#### SUPPLIED DATA:
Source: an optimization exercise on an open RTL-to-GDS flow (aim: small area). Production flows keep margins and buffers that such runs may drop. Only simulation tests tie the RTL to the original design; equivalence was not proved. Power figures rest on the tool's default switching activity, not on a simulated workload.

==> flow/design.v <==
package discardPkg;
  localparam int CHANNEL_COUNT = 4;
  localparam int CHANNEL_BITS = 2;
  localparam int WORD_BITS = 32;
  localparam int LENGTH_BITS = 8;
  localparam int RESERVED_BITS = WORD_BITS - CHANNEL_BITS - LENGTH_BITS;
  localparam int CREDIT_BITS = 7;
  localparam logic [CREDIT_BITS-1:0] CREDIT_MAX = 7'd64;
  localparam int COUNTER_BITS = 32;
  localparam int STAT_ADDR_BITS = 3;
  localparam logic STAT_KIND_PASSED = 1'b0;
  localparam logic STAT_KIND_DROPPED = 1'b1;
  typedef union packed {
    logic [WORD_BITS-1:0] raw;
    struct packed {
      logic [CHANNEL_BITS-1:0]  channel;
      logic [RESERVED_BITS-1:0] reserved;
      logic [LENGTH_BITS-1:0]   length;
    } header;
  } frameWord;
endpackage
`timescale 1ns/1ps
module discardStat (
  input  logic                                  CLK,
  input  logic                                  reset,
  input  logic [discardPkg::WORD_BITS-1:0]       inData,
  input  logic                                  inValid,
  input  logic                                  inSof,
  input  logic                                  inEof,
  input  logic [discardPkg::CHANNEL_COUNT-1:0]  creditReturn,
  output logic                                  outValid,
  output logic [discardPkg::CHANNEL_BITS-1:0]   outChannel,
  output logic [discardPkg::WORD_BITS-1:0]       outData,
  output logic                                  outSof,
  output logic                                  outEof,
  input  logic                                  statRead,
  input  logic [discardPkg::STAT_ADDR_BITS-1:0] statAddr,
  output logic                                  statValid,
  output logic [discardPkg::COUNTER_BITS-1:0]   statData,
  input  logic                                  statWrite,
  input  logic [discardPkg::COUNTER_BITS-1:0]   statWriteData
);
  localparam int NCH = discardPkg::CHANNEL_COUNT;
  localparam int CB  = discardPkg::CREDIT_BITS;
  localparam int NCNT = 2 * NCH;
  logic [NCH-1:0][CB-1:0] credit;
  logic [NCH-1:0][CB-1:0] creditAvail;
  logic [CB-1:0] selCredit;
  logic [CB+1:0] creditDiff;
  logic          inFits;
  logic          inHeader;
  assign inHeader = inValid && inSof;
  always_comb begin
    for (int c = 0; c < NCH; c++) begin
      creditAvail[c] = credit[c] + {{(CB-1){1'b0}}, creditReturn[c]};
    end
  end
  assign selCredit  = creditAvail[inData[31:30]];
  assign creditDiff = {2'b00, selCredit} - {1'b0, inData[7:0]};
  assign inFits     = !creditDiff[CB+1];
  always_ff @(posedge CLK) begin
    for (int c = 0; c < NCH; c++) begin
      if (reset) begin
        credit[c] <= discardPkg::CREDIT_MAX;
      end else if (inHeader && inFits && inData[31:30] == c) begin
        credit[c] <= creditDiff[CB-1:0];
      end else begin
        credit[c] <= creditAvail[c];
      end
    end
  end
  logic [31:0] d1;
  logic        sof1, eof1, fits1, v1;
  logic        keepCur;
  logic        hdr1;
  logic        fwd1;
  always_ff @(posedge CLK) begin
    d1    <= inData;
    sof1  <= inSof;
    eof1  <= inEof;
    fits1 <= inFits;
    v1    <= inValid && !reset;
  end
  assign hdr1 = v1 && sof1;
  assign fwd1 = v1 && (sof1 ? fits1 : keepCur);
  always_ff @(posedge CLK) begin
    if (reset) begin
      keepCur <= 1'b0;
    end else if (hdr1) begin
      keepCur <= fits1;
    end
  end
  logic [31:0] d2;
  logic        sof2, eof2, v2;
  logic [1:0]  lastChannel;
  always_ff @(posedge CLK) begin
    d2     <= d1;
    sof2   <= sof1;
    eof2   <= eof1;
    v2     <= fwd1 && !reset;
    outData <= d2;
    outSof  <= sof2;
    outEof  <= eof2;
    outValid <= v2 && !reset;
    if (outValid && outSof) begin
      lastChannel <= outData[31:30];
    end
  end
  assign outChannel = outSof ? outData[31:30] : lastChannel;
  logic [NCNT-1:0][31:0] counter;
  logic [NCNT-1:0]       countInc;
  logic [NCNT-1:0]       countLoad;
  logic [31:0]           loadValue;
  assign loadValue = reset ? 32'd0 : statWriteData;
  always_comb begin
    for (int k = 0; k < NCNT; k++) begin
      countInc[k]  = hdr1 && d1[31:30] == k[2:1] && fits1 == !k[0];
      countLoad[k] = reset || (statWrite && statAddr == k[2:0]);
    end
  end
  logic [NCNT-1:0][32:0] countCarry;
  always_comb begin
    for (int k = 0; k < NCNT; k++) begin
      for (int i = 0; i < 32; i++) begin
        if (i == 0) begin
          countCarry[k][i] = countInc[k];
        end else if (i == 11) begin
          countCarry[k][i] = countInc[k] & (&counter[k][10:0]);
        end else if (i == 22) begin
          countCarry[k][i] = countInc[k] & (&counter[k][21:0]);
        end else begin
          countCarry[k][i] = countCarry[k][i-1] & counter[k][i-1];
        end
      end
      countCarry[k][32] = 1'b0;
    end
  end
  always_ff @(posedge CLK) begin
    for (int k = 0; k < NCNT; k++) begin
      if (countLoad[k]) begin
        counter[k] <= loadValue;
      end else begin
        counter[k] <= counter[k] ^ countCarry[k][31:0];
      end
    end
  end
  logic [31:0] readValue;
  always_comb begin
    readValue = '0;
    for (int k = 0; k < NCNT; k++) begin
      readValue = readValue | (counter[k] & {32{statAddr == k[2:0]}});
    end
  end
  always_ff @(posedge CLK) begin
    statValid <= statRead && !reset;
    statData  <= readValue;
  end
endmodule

#### TASK OBJECTIVE:
Copy each line of the entries in which the string "creditReturn" is found.

#### EXERCISE ANSWER:
  input  logic [discardPkg::CHANNEL_COUNT-1:0]  creditReturn,
      creditAvail[c] = credit[c] + {{(CB-1){1'b0}}, creditReturn[c]};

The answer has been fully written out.